• Required action: With the line containing "drt_iter0_drc = 27" as the start and the line containing "finalNonFillerCells = 190" as the end, transcribe that span of the entries below exactly, including both.

Available records below:

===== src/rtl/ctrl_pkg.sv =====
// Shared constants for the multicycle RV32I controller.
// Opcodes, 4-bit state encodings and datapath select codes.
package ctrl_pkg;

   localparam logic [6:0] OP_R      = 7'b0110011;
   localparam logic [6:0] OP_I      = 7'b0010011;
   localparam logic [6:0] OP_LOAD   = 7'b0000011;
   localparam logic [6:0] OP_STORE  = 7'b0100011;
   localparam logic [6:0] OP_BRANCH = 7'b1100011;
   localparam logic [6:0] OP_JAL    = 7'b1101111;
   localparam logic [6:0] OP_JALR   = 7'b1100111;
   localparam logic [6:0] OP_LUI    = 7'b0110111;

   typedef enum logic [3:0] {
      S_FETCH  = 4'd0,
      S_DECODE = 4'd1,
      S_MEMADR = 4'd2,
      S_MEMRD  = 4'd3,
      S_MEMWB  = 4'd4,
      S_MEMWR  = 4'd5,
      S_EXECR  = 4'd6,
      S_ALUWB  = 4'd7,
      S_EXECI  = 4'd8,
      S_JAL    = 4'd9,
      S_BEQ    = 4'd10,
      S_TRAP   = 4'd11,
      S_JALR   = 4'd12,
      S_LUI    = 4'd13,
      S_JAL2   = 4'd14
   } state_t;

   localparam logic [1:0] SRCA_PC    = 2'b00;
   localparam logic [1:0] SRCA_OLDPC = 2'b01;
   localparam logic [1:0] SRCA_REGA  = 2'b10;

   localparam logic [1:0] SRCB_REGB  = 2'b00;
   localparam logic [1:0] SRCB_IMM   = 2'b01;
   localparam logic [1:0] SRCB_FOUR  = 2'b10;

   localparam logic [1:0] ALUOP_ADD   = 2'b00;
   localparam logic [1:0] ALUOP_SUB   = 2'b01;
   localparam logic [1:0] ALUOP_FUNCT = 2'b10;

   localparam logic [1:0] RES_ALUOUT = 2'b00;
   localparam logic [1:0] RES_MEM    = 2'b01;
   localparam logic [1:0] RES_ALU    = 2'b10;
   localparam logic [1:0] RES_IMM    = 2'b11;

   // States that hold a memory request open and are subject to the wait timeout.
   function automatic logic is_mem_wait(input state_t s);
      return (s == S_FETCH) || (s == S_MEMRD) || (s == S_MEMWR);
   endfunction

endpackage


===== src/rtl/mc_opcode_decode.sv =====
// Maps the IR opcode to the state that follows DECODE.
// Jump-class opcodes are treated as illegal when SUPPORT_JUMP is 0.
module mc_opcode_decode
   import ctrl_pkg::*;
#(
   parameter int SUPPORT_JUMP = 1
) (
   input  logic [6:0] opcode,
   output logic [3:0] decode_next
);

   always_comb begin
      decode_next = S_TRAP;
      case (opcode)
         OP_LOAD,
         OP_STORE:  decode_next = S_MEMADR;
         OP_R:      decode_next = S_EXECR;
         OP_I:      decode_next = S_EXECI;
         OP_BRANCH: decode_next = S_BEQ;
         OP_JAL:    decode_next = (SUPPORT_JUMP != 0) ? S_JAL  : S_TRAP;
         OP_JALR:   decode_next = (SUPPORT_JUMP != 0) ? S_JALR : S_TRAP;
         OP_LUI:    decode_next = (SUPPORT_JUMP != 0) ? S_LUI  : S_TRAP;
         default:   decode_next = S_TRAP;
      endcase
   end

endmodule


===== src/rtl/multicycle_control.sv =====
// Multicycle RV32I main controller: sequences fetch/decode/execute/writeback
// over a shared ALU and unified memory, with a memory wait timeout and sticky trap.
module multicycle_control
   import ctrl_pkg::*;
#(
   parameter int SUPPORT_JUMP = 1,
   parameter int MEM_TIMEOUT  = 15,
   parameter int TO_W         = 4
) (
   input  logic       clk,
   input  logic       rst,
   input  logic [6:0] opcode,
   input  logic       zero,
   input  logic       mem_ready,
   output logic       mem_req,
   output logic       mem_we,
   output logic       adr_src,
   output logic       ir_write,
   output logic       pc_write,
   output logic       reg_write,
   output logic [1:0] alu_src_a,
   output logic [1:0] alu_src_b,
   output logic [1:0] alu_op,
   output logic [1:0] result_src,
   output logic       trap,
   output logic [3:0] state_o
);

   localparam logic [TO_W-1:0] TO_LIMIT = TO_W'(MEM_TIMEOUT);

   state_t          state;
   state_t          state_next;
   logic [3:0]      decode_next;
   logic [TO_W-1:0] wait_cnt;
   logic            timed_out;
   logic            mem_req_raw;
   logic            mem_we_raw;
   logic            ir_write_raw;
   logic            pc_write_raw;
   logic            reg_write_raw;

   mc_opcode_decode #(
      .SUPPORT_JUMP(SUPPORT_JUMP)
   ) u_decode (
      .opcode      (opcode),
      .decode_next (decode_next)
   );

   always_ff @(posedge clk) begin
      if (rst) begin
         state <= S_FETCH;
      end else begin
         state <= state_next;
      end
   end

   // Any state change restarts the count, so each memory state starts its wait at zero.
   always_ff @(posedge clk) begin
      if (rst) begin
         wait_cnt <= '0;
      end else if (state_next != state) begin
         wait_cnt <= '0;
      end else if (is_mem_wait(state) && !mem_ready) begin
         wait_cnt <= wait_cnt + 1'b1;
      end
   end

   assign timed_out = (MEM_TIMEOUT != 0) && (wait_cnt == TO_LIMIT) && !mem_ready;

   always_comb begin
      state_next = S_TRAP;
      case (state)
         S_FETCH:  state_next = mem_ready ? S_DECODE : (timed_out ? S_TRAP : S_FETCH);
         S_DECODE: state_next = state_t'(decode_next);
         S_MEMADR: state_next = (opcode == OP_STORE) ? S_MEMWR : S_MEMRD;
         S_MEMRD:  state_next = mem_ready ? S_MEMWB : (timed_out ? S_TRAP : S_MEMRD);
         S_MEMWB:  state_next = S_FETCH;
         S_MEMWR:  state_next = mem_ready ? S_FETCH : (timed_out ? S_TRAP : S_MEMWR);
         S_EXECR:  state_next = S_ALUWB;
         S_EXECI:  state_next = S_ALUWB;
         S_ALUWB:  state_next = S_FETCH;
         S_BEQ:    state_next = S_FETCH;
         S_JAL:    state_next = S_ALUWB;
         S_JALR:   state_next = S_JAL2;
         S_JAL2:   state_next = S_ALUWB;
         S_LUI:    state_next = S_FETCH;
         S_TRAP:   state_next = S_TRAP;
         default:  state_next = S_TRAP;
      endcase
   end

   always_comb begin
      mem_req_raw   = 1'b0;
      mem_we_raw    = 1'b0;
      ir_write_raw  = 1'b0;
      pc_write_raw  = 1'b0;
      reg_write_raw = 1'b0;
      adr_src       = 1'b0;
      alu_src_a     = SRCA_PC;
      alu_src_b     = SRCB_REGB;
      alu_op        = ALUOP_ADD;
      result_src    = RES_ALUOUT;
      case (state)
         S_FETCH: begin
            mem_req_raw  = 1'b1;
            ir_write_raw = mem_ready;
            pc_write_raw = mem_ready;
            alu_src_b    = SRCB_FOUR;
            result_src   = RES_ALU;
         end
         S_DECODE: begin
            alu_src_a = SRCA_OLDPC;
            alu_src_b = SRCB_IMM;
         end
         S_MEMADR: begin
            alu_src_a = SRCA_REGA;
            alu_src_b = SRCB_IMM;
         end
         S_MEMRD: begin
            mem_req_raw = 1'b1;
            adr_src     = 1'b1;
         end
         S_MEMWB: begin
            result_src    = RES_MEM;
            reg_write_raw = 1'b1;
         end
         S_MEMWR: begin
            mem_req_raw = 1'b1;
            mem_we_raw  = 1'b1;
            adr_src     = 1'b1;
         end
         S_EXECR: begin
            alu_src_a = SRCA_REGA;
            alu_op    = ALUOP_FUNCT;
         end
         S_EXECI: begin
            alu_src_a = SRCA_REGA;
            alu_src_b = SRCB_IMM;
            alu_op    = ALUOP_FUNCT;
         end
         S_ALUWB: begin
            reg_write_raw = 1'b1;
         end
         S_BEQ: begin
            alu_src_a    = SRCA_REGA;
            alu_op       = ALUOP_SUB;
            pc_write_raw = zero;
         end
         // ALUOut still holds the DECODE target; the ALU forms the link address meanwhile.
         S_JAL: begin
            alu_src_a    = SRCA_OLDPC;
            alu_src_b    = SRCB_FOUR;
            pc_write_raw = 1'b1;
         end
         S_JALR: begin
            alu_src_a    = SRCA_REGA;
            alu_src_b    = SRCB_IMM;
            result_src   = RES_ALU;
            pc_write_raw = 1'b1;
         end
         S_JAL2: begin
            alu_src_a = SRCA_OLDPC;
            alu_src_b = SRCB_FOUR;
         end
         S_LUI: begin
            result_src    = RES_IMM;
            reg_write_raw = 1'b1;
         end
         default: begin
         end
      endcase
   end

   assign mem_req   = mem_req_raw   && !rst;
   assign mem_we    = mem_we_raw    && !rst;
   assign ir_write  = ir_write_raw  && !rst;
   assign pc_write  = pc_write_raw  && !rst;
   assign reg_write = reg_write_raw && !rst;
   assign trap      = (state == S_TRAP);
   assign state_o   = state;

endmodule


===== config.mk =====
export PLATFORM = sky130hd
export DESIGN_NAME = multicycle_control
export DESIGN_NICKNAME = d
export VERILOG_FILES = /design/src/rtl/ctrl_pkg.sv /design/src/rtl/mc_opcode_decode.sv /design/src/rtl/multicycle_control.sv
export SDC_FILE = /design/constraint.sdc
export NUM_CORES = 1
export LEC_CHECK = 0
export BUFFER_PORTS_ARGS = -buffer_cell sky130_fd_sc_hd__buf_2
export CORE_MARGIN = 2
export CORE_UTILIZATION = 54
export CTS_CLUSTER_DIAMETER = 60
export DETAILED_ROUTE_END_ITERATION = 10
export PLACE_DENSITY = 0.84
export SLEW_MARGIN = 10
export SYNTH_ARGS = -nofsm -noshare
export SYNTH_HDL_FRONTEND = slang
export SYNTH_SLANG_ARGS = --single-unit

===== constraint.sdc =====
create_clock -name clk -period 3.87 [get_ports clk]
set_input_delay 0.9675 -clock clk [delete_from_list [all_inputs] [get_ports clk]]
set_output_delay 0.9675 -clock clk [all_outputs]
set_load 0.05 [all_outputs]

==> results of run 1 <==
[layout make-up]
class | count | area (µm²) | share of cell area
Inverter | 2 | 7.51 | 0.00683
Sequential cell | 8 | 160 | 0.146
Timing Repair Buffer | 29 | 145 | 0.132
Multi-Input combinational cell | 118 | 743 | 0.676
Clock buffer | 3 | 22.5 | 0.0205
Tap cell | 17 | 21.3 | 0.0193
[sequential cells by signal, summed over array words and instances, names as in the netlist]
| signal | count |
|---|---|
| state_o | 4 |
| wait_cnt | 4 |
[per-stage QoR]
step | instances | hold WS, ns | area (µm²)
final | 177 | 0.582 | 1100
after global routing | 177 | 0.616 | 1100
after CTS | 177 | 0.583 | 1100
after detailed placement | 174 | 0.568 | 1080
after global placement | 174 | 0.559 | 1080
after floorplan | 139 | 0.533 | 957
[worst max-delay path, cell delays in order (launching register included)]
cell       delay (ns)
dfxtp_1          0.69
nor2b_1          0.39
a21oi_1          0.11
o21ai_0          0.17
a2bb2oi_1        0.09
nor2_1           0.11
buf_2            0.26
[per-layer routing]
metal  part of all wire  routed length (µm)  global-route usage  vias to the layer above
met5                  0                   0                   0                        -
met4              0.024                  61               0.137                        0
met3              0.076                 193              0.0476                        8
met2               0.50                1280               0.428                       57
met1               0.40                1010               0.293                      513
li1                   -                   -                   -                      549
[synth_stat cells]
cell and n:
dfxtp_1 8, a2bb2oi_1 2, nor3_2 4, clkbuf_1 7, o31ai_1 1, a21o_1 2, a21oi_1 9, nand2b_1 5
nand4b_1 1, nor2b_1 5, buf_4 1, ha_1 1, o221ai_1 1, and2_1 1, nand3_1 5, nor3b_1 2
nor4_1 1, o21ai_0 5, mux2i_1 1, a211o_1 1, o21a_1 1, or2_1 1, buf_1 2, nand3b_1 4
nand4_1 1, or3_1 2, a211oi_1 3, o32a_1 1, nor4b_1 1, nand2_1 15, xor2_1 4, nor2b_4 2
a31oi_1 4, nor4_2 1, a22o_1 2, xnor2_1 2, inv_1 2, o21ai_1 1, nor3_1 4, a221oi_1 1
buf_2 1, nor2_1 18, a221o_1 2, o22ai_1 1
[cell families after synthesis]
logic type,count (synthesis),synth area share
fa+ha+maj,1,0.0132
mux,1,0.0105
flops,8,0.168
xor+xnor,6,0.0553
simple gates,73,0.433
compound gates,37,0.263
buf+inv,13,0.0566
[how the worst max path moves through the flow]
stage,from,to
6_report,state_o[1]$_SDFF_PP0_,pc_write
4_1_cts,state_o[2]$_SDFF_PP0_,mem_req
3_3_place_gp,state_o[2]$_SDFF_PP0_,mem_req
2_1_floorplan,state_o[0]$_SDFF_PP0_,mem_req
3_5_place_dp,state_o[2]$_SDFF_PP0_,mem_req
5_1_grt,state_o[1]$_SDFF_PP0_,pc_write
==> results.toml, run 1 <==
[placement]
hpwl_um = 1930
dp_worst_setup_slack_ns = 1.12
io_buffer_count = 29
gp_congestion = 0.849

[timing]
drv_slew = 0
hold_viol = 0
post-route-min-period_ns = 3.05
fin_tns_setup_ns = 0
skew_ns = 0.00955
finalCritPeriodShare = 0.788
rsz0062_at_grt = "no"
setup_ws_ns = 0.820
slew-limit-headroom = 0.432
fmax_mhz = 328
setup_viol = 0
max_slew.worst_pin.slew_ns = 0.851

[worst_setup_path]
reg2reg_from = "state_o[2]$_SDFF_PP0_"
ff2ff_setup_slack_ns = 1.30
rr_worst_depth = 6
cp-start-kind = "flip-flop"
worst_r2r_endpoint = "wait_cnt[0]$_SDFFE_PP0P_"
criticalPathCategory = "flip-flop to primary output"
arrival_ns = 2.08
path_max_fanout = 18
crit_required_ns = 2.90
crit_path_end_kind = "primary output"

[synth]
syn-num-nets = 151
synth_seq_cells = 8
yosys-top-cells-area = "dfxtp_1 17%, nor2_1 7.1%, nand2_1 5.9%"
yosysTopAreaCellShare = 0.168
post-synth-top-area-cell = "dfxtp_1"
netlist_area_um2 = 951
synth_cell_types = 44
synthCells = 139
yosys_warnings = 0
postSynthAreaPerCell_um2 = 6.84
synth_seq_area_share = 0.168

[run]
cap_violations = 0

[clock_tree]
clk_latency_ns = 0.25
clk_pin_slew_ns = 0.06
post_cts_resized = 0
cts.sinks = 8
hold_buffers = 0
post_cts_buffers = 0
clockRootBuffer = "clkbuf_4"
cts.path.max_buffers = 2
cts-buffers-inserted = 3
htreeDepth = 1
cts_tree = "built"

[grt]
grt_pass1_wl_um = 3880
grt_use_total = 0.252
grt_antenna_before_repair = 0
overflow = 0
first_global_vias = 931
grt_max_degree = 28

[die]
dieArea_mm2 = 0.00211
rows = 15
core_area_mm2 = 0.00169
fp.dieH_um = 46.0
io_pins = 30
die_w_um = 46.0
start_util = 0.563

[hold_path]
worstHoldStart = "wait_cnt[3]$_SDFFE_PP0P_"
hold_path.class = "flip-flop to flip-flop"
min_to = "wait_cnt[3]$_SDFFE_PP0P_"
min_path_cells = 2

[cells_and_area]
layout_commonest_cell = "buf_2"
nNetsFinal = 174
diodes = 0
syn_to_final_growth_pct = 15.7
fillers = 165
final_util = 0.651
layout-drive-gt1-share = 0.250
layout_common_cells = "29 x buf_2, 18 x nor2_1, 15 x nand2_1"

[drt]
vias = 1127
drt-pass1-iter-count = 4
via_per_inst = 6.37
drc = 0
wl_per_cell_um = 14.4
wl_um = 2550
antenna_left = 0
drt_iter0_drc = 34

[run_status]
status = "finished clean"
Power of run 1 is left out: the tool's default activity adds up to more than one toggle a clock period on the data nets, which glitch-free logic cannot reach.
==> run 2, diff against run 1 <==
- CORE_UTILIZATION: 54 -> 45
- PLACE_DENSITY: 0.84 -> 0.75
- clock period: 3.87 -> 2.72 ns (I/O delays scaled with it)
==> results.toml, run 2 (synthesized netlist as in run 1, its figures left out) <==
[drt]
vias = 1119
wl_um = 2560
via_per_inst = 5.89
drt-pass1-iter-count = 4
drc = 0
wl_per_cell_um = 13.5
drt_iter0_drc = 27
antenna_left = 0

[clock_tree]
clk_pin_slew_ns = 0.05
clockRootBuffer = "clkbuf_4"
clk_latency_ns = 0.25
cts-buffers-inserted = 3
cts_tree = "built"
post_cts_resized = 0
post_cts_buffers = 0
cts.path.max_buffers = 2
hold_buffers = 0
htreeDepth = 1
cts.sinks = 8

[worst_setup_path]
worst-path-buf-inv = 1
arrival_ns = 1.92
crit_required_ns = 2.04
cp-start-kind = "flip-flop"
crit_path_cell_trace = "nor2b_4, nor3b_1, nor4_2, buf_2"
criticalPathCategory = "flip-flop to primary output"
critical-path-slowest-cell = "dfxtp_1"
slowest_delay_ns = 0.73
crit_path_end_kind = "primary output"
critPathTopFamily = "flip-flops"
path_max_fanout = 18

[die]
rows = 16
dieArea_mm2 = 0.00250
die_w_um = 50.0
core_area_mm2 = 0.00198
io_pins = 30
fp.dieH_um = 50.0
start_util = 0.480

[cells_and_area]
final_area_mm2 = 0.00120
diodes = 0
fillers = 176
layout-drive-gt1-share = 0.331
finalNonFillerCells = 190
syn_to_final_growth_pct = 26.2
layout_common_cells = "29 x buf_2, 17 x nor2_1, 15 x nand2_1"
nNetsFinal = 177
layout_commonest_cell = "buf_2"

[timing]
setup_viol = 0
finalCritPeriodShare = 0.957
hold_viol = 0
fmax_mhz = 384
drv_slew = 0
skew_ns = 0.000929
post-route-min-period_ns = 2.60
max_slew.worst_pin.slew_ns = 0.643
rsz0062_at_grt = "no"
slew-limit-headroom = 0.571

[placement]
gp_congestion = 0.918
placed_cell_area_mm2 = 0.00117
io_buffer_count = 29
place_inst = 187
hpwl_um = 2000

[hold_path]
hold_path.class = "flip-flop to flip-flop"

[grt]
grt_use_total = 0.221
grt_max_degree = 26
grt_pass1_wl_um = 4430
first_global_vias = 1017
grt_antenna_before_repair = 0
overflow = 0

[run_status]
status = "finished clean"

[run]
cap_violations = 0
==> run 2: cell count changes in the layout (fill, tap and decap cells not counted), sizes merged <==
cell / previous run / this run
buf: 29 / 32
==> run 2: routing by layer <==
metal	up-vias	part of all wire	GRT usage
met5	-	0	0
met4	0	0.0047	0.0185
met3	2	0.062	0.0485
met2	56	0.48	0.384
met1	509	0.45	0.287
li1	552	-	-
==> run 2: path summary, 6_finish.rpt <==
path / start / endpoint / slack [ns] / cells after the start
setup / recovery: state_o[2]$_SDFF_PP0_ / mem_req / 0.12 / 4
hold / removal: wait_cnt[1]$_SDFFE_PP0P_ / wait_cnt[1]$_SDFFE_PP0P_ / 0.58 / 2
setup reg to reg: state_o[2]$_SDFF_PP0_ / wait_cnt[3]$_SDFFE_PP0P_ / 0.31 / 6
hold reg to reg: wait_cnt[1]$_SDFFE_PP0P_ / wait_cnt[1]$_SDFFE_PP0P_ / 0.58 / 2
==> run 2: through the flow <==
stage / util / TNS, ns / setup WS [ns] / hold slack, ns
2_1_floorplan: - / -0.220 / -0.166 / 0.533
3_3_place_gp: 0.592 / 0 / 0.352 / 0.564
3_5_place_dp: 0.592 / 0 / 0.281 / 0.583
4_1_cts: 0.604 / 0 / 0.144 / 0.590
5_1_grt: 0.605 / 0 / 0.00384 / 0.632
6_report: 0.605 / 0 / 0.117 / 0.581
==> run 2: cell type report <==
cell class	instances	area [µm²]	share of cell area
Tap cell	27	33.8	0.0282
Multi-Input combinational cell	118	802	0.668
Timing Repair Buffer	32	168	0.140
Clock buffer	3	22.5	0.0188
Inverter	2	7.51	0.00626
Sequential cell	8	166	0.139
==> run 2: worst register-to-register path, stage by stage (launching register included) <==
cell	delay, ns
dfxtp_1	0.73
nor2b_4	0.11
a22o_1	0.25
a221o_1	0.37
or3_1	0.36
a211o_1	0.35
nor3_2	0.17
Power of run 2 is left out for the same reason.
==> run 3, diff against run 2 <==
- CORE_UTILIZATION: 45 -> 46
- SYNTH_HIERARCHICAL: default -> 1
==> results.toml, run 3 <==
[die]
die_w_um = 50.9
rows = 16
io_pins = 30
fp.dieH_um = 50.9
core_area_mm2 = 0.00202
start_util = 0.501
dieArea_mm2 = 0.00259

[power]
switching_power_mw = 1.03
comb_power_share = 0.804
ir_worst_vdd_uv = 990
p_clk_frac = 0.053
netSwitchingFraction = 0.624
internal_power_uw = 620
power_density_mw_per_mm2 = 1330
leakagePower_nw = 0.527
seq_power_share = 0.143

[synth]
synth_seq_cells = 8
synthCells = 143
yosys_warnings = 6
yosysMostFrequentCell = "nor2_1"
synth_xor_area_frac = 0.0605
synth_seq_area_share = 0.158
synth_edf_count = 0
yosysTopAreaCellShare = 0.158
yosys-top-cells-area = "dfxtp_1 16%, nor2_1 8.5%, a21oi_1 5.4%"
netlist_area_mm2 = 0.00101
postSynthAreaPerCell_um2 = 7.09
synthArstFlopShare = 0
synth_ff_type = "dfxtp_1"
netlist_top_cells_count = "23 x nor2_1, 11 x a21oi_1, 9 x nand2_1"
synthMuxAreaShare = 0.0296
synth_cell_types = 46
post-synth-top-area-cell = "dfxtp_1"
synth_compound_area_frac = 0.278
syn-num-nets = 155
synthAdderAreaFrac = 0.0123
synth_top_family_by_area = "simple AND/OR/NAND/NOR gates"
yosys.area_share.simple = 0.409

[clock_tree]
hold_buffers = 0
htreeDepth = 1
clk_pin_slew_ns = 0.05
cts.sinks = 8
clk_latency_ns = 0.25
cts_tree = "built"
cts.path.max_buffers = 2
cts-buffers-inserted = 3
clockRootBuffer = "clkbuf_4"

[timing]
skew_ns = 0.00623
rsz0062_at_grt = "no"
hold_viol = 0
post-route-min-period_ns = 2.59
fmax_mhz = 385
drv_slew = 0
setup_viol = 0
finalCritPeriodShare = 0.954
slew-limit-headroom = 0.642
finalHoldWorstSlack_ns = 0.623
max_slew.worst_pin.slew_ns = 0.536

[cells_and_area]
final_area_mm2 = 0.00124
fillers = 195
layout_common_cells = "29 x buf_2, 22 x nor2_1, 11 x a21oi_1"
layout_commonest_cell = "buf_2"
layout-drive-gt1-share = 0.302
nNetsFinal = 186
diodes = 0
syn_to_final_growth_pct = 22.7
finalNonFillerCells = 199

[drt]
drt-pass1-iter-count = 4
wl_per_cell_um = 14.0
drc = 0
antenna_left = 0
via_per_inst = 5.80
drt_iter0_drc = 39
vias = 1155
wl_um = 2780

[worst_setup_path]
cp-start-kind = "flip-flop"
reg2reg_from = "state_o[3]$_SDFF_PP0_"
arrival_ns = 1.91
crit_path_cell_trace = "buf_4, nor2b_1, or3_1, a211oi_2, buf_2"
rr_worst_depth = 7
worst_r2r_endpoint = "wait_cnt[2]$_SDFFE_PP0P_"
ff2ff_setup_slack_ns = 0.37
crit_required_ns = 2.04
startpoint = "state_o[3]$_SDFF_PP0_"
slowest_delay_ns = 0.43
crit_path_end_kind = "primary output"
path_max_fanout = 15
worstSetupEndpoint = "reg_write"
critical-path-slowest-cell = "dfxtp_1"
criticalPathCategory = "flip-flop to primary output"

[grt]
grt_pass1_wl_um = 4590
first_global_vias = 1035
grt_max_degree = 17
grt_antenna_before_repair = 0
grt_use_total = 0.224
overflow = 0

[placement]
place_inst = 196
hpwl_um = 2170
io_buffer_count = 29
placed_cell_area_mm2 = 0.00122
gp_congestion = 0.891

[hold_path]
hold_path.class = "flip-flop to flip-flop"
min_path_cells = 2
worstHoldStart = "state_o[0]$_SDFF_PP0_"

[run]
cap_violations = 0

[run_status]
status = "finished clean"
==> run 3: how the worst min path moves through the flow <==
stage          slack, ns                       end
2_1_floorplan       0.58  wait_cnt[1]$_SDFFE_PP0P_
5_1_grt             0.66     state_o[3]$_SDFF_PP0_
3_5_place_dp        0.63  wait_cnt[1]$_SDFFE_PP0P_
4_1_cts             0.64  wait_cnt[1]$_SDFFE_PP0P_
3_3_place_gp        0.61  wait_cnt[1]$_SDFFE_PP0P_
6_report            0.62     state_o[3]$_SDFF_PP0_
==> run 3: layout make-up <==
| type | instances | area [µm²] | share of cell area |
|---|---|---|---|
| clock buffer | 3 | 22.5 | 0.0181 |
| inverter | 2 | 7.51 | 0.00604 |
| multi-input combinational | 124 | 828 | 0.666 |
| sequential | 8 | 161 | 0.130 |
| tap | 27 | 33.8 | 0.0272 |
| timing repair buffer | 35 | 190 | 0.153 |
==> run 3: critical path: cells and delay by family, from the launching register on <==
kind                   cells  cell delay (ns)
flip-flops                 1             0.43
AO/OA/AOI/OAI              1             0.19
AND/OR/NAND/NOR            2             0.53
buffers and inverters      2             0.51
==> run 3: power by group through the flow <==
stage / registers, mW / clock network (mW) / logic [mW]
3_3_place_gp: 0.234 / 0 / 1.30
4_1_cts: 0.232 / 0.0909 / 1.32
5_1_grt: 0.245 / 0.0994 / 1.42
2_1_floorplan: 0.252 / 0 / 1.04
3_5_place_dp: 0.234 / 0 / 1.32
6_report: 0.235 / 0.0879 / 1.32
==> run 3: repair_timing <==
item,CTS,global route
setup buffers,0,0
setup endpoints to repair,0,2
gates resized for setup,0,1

End of Available records.

• Answer section:
drt_iter0_drc = 27
antenna_left = 0

[clock_tree]
clk_pin_slew_ns = 0.05
clockRootBuffer = "clkbuf_4"
clk_latency_ns = 0.25
cts-buffers-inserted = 3
cts_tree = "built"
post_cts_resized = 0
post_cts_buffers = 0
cts.path.max_buffers = 2
hold_buffers = 0
htreeDepth = 1
cts.sinks = 8

[worst_setup_path]
worst-path-buf-inv = 1
arrival_ns = 1.92
crit_required_ns = 2.04
cp-start-kind = "flip-flop"
crit_path_cell_trace = "nor2b_4, nor3b_1, nor4_2, buf_2"
criticalPathCategory = "flip-flop to primary output"
critical-path-slowest-cell = "dfxtp_1"
slowest_delay_ns = 0.73
crit_path_end_kind = "primary output"
critPathTopFamily = "flip-flops"
path_max_fanout = 18

[die]
rows = 16
dieArea_mm2 = 0.00250
die_w_um = 50.0
core_area_mm2 = 0.00198
io_pins = 30
fp.dieH_um = 50.0
start_util = 0.480

[cells_and_area]
final_area_mm2 = 0.00120
diodes = 0
fillers = 176
layout-drive-gt1-share = 0.331
finalNonFillerCells = 190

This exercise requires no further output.